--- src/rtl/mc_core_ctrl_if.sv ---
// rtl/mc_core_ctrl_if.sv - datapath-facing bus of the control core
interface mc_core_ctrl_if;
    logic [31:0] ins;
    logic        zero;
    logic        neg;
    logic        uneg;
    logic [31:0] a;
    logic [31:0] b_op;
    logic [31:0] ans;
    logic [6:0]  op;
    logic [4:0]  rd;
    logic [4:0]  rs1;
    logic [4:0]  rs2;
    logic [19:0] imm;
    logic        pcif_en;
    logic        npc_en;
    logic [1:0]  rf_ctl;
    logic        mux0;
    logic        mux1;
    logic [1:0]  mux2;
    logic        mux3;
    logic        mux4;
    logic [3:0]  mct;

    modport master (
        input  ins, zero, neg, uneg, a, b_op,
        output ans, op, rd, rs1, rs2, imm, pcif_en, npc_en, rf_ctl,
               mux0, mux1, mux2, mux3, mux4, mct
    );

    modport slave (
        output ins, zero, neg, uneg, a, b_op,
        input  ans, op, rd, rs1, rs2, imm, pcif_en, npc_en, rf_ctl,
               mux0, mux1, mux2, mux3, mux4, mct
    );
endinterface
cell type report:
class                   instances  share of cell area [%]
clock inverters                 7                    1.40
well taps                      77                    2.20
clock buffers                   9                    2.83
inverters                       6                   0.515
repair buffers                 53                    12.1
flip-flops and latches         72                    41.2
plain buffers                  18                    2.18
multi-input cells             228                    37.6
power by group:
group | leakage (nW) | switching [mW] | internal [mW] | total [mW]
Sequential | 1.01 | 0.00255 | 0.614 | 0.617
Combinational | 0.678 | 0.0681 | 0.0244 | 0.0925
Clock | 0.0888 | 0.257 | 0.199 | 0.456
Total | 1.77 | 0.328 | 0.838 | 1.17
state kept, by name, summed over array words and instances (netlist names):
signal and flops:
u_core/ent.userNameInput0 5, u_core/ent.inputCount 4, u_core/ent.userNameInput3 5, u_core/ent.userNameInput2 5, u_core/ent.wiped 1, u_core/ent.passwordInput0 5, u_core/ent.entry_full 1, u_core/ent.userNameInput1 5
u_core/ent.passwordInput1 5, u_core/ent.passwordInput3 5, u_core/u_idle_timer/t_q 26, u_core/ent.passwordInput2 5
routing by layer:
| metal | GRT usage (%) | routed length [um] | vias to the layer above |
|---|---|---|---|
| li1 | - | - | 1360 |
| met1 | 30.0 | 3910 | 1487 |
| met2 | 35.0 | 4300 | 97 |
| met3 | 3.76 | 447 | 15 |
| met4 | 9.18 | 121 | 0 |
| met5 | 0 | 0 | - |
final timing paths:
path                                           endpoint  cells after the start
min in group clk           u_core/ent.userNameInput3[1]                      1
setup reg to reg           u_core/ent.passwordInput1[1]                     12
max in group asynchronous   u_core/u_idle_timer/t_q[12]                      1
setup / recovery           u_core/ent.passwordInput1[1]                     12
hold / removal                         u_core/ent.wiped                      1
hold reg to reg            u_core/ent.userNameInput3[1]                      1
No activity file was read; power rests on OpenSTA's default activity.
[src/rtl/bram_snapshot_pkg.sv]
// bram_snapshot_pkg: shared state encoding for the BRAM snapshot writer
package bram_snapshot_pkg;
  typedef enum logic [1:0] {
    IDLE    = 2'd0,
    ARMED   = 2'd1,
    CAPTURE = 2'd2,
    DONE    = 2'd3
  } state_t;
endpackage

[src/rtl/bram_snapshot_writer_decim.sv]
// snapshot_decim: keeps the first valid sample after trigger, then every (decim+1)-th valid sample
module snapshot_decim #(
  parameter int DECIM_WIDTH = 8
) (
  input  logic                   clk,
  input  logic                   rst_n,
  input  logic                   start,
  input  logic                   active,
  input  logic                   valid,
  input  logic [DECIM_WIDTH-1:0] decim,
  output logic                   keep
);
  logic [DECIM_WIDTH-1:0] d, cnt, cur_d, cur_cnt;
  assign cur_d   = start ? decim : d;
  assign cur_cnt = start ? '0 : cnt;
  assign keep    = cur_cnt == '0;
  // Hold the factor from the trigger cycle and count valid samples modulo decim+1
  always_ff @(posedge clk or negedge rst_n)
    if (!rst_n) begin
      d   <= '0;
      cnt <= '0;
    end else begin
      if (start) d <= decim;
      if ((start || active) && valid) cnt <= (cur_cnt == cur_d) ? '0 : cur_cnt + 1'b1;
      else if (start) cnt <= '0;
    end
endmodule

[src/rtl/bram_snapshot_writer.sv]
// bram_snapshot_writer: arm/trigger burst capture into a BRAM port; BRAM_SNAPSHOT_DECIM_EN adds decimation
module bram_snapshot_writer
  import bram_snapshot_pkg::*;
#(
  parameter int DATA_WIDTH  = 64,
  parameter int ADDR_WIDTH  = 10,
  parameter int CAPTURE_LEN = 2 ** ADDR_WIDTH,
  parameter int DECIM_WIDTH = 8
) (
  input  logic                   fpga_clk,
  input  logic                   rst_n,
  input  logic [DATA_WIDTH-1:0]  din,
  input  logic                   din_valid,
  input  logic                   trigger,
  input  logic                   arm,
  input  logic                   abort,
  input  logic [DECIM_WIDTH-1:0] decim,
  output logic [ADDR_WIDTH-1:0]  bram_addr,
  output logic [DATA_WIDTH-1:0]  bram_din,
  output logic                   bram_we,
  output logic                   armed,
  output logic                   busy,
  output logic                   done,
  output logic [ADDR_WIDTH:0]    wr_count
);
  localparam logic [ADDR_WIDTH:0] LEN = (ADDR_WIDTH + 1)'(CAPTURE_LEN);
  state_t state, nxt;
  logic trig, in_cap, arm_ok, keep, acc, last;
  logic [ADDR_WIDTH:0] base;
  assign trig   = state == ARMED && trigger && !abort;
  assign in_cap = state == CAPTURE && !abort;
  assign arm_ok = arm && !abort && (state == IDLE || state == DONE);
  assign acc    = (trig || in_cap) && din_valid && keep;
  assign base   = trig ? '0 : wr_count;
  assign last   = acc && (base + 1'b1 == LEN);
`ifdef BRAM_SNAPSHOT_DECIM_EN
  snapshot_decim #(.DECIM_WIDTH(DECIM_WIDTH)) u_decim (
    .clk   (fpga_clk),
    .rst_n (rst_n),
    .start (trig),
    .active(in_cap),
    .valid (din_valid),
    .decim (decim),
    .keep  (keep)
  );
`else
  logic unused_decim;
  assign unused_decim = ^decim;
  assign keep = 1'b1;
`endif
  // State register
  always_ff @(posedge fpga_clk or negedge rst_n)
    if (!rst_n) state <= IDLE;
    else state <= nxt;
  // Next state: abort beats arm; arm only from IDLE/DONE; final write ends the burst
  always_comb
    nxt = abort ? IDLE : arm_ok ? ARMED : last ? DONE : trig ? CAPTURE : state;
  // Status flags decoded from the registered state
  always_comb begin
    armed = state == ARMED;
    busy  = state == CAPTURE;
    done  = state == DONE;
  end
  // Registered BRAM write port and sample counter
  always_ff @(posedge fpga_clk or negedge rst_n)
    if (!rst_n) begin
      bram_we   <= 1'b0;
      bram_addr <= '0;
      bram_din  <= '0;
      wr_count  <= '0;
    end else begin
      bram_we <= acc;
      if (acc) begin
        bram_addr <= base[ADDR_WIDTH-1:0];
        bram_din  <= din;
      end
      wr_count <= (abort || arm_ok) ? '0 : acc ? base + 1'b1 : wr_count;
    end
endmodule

------------------------------------

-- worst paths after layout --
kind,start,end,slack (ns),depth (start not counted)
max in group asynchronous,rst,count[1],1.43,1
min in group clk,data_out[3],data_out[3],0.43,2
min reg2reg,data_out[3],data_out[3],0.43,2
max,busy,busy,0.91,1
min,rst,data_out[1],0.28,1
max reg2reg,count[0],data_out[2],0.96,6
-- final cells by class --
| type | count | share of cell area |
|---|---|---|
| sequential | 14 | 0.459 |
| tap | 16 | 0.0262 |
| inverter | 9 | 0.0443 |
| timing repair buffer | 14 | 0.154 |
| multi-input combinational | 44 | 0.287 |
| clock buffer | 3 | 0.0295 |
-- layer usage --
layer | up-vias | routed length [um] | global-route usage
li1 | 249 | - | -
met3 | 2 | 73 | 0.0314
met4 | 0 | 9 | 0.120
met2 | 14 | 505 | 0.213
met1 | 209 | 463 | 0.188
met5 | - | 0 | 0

------------------------------------

About this exercise — Only the lines above starting at the one containing "min reg2reg,data_out[3],data_out[3],0.43,2" and ending at the one containing "met5 | - | 0 | 0", both included, are to be returned, exactly as they read.

Your solution —
min reg2reg,data_out[3],data_out[3],0.43,2
max,busy,busy,0.91,1
min,rst,data_out[1],0.28,1
max reg2reg,count[0],data_out[2],0.96,6
-- final cells by class --
| type | count | share of cell area |
|---|---|---|
| sequential | 14 | 0.459 |
| tap | 16 | 0.0262 |
| inverter | 9 | 0.0443 |
| timing repair buffer | 14 | 0.154 |
| multi-input combinational | 44 | 0.287 |
| clock buffer | 3 | 0.0295 |
-- layer usage --
layer | up-vias | routed length [um] | global-route usage
li1 | 249 | - | -
met3 | 2 | 73 | 0.0314
met4 | 0 | 9 | 0.120
met2 | 14 | 505 | 0.213
met1 | 209 | 463 | 0.188
met5 | - | 0 | 0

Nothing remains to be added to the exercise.